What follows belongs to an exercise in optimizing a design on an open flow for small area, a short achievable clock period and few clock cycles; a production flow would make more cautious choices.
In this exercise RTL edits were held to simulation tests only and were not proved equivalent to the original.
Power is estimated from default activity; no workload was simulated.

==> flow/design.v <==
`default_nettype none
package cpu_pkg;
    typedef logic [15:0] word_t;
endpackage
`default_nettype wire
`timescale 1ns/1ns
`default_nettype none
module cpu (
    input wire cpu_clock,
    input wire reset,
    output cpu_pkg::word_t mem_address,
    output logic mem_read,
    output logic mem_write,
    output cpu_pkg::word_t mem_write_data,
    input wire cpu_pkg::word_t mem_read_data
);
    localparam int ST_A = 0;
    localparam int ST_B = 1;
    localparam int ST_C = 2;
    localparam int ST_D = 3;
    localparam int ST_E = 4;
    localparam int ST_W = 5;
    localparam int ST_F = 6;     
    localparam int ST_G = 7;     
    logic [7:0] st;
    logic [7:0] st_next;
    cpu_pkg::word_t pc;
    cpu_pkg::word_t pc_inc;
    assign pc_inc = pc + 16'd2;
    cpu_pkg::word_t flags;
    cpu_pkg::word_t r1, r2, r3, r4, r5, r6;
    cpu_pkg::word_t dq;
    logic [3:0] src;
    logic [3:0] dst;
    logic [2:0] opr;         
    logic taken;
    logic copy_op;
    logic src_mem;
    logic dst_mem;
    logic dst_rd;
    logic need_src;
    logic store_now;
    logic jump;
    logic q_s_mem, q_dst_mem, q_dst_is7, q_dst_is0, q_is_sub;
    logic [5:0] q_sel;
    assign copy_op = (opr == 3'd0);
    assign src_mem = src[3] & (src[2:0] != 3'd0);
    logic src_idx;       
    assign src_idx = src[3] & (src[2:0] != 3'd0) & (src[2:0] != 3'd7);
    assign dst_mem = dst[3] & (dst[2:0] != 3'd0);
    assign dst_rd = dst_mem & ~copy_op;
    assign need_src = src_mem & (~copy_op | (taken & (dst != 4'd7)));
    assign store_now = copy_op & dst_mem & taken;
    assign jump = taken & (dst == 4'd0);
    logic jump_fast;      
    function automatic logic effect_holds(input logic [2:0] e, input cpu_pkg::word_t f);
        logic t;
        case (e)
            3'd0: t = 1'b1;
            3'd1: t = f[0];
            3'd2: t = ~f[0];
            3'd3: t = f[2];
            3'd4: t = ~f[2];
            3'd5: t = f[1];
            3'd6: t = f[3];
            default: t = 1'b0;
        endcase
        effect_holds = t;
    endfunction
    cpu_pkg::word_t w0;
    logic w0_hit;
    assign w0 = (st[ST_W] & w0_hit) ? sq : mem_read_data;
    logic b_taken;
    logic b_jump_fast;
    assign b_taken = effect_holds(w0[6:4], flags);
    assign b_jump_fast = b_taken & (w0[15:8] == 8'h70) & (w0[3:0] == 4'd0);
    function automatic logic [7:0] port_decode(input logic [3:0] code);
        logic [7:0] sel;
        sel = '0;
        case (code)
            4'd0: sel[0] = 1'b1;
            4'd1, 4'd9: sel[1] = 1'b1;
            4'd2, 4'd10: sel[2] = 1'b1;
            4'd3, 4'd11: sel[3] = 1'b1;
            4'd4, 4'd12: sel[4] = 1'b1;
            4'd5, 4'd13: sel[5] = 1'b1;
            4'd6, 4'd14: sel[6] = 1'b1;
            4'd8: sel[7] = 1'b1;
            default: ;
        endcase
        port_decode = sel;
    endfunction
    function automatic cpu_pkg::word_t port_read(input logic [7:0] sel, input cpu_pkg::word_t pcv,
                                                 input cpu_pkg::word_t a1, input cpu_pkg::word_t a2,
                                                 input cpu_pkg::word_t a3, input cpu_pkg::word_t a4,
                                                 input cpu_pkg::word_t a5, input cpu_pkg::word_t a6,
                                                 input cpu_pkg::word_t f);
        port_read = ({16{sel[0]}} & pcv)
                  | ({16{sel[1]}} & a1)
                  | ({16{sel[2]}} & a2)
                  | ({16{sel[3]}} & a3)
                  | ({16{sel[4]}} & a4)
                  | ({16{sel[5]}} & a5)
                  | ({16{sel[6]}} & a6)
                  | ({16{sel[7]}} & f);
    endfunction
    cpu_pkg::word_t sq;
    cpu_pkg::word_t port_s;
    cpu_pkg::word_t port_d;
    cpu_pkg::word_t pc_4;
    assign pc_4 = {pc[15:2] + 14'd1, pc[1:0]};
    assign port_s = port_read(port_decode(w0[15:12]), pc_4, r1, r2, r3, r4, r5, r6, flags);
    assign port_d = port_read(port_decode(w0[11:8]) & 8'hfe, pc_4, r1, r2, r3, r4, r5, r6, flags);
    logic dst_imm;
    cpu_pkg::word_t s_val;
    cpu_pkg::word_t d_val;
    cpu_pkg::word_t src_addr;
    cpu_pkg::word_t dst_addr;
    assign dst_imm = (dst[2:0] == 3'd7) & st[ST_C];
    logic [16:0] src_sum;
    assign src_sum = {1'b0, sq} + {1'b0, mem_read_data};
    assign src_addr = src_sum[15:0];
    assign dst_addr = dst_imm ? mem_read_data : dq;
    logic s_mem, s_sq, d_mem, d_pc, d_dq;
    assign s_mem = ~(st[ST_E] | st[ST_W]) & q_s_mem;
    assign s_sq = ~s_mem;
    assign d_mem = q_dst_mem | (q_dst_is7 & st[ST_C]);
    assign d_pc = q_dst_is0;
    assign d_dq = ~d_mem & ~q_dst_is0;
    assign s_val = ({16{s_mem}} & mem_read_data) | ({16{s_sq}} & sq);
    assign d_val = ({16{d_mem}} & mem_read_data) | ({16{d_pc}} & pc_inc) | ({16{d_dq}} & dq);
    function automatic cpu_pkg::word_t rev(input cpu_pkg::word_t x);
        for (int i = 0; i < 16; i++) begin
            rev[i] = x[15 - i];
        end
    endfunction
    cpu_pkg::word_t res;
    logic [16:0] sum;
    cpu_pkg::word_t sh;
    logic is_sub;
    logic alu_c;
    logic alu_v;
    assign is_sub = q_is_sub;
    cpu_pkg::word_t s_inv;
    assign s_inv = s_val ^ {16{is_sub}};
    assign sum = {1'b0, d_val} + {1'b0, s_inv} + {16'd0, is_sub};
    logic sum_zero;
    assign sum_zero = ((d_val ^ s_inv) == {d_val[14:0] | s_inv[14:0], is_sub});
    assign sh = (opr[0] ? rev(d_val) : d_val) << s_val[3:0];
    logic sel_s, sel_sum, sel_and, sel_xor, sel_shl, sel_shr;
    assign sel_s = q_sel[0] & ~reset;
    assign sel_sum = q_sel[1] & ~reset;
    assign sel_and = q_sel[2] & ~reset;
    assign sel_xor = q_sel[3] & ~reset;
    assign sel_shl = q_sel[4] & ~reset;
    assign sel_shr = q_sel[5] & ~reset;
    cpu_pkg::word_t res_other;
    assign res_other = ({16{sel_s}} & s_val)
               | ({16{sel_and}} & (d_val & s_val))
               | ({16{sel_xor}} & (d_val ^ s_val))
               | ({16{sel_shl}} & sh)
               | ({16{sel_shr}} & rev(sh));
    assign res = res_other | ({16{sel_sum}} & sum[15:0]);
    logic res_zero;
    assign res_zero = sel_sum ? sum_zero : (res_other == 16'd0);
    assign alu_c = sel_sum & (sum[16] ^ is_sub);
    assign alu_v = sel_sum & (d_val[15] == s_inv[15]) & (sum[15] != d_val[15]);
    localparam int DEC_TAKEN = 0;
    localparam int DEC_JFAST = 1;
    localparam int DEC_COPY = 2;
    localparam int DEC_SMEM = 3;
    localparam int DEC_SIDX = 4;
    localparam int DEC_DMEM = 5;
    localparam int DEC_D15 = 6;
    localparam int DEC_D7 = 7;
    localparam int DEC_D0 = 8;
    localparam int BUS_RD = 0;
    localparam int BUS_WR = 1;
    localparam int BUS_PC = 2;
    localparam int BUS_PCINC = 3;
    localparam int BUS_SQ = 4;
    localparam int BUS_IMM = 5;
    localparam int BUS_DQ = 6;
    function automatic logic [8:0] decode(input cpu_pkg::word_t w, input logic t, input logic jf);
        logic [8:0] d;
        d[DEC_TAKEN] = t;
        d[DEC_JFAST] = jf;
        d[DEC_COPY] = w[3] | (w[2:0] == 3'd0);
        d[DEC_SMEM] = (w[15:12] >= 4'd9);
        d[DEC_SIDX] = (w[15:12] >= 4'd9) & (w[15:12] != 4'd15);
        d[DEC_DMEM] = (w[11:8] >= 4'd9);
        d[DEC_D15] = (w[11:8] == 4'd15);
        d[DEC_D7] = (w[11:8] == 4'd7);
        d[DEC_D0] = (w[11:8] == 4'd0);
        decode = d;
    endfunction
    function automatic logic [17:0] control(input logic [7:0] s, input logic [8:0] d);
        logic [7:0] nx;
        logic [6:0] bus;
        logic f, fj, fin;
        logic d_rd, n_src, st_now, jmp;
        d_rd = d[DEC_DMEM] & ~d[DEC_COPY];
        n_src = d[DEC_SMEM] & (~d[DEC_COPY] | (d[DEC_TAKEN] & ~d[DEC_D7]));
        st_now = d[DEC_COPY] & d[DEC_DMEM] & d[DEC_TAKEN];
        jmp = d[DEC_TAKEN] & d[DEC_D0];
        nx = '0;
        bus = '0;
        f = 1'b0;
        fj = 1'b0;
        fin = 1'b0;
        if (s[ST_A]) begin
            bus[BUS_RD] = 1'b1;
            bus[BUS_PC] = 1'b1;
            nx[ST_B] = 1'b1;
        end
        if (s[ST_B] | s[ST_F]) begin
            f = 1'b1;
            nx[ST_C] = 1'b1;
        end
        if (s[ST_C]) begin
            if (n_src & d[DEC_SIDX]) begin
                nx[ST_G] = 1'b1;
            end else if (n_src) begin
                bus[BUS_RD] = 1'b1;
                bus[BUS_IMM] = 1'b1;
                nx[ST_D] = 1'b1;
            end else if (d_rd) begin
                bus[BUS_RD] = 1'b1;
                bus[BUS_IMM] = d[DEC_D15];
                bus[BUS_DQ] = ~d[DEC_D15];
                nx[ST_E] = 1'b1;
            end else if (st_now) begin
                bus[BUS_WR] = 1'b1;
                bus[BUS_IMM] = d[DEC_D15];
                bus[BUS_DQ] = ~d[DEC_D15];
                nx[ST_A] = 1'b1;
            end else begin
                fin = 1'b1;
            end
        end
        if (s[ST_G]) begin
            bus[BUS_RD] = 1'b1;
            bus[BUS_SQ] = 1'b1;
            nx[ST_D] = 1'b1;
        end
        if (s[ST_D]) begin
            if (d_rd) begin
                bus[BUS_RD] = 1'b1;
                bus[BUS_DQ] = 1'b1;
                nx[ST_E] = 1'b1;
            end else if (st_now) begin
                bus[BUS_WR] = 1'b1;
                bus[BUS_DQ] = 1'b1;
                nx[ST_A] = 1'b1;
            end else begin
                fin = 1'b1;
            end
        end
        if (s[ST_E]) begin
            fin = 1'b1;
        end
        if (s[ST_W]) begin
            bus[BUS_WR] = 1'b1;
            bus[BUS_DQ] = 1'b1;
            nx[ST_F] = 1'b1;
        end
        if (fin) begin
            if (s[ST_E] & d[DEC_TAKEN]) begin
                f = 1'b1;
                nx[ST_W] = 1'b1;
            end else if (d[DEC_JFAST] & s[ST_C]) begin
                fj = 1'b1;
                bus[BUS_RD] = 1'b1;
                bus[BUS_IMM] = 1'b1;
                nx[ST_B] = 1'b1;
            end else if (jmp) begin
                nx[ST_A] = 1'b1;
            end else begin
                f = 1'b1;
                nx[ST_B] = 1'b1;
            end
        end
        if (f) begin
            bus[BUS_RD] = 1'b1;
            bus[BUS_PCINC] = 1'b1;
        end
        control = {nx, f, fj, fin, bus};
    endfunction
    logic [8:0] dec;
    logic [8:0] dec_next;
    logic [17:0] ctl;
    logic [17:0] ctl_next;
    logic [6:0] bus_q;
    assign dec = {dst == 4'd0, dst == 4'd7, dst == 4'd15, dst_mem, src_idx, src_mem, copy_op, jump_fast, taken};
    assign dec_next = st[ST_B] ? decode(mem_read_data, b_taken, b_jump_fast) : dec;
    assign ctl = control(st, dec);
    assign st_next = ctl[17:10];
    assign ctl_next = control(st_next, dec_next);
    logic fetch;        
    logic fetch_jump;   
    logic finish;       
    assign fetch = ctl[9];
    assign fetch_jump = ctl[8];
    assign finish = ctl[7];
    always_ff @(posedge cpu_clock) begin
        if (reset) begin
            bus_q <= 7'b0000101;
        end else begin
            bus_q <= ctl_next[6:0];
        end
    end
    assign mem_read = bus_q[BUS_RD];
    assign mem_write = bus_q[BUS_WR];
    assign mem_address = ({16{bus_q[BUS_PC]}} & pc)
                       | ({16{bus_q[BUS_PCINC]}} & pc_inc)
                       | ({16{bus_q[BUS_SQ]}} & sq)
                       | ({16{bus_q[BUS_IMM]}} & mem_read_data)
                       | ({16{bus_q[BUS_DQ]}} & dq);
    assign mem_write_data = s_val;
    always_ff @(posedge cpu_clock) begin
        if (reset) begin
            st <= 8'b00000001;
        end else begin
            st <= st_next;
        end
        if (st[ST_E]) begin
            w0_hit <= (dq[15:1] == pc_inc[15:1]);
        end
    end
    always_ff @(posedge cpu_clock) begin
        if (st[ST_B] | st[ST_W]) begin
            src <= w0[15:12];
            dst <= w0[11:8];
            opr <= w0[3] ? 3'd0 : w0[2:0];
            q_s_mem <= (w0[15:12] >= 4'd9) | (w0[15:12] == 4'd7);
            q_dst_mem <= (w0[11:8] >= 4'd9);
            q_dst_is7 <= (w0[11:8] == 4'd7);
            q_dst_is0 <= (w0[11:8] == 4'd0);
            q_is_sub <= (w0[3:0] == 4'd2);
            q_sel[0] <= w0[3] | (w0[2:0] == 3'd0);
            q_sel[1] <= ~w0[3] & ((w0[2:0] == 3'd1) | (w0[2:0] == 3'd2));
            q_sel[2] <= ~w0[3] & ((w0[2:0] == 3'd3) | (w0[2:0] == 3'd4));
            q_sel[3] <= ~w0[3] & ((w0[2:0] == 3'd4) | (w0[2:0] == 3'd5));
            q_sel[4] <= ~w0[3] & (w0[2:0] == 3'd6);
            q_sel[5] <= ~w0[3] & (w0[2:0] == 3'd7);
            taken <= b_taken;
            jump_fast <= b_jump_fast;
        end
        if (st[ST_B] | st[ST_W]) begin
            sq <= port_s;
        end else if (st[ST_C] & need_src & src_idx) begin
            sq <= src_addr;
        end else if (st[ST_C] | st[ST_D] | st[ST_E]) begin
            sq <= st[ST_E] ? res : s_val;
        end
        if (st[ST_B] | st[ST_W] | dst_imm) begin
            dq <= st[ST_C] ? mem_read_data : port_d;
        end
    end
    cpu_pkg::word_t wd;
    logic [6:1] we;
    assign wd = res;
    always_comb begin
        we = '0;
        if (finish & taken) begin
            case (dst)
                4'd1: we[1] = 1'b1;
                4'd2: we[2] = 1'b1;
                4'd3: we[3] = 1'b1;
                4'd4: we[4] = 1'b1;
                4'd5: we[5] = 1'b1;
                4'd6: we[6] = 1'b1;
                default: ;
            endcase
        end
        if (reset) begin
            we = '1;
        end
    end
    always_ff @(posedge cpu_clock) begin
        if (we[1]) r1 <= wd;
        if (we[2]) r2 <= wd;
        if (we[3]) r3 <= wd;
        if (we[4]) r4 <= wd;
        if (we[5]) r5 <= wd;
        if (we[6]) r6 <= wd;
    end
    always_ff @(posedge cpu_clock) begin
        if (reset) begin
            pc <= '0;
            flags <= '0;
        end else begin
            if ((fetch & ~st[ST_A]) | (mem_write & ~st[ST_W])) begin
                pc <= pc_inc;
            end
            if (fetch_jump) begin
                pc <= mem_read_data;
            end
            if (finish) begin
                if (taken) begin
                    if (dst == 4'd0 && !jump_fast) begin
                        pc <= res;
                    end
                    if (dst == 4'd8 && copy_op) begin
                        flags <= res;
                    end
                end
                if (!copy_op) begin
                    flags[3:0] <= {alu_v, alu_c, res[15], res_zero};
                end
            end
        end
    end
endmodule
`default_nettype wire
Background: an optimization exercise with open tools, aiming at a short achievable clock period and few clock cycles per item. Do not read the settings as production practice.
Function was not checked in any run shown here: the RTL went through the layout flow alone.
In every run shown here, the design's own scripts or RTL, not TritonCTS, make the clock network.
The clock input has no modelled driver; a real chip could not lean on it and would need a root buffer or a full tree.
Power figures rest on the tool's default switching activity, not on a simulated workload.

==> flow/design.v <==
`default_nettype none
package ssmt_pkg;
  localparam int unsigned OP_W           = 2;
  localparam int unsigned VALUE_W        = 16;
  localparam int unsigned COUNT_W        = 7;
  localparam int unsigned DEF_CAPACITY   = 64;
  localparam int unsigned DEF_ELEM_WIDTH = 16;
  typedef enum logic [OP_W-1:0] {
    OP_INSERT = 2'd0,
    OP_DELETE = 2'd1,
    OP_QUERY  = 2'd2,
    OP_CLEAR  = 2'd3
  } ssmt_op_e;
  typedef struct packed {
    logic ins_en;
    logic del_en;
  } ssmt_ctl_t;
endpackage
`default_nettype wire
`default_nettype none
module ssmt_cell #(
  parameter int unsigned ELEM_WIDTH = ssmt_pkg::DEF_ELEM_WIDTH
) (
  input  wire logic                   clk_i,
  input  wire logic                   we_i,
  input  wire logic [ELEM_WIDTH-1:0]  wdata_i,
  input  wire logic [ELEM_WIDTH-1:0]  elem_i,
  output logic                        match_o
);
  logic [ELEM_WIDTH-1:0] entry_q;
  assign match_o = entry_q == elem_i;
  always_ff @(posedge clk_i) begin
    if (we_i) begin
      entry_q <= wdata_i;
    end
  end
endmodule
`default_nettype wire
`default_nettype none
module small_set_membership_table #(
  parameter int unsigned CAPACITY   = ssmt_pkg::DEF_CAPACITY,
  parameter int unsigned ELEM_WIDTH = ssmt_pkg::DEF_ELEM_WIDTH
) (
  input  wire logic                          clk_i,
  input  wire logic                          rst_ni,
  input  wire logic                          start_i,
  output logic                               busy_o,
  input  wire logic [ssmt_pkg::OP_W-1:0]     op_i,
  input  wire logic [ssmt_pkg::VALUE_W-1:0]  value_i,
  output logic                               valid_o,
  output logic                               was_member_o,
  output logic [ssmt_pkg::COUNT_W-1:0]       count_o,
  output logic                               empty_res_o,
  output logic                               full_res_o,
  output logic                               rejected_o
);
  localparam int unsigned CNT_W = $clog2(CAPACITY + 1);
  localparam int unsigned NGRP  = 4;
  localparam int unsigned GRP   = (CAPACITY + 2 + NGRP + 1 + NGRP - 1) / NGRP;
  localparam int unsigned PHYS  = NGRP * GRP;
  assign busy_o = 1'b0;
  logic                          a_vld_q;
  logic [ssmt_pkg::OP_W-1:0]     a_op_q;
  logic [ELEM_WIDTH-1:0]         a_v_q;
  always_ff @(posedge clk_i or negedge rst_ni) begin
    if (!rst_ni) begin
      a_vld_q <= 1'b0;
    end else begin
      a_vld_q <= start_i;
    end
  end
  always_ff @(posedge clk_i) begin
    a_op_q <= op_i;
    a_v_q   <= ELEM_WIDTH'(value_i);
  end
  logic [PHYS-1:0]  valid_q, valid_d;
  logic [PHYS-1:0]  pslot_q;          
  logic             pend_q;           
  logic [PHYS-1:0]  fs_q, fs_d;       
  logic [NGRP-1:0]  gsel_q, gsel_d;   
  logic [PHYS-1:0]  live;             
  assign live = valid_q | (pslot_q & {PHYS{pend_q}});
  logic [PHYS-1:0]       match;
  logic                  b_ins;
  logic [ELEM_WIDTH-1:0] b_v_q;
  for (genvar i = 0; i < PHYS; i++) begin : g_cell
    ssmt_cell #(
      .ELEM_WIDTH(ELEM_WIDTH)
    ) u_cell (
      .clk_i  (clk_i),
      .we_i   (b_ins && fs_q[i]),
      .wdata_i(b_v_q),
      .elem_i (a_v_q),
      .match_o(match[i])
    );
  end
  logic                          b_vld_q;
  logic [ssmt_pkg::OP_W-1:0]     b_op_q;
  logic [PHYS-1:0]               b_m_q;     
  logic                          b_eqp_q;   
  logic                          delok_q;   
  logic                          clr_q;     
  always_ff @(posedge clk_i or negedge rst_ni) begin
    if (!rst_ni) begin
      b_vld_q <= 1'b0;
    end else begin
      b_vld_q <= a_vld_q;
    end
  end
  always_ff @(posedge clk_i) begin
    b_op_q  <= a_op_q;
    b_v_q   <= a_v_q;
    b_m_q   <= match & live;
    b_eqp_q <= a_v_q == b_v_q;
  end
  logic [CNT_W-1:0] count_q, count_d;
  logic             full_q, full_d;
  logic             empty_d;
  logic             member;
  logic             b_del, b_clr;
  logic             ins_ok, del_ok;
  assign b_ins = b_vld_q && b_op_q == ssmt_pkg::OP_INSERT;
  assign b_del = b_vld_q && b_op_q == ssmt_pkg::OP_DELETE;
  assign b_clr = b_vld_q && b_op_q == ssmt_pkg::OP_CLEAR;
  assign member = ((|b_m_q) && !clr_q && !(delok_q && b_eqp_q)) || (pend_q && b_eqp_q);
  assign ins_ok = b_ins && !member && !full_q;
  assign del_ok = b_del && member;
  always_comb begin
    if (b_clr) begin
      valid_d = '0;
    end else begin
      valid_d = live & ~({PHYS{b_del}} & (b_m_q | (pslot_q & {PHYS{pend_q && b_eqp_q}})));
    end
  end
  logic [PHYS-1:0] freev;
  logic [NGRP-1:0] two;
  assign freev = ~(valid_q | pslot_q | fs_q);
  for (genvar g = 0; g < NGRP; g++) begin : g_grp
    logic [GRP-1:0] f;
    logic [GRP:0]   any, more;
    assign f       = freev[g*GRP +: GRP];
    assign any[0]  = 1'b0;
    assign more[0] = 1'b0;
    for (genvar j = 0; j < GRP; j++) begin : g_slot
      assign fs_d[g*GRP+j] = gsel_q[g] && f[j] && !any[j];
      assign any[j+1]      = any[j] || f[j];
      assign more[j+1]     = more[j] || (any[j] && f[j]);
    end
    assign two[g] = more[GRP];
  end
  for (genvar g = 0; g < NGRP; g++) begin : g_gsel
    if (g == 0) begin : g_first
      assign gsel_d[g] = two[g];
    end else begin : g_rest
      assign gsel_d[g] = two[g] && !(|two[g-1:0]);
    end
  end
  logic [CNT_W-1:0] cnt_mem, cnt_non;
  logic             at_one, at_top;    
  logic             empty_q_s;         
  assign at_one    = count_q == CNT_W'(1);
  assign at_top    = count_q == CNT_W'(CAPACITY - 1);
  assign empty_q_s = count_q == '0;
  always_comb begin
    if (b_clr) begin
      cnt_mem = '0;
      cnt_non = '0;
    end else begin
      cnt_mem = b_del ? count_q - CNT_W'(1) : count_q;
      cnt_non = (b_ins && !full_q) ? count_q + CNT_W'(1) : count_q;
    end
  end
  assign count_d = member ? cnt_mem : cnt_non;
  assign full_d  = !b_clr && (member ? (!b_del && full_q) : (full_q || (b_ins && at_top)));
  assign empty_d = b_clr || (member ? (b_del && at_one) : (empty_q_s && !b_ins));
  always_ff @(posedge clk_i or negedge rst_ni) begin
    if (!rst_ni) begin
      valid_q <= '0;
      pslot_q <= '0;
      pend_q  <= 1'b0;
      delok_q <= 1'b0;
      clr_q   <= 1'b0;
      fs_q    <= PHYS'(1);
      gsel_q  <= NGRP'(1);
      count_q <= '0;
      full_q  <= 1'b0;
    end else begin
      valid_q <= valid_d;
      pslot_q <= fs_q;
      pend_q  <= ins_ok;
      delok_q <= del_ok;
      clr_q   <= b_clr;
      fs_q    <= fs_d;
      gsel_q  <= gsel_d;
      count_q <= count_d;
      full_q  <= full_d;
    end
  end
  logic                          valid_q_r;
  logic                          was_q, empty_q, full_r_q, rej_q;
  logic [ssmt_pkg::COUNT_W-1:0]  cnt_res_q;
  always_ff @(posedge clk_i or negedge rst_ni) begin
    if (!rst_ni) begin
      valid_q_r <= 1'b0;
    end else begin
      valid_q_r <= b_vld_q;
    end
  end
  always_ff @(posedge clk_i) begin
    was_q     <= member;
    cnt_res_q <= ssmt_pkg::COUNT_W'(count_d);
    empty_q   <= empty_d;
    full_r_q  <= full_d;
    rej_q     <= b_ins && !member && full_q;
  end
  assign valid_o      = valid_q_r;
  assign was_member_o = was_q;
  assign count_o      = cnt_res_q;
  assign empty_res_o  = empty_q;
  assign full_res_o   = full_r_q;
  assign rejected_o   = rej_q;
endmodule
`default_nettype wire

_ _ _ _ _ _ _

What to produce: Among the lines of the preceding data, which ones hold the word "short"? List them.

Written solution:
What follows belongs to an exercise in optimizing a design on an open flow for small area, a short achievable clock period and few clock cycles; a production flow would make more cautious choices.
Background: an optimization exercise with open tools, aiming at a short achievable clock period and few clock cycles per item. Do not read the settings as production practice.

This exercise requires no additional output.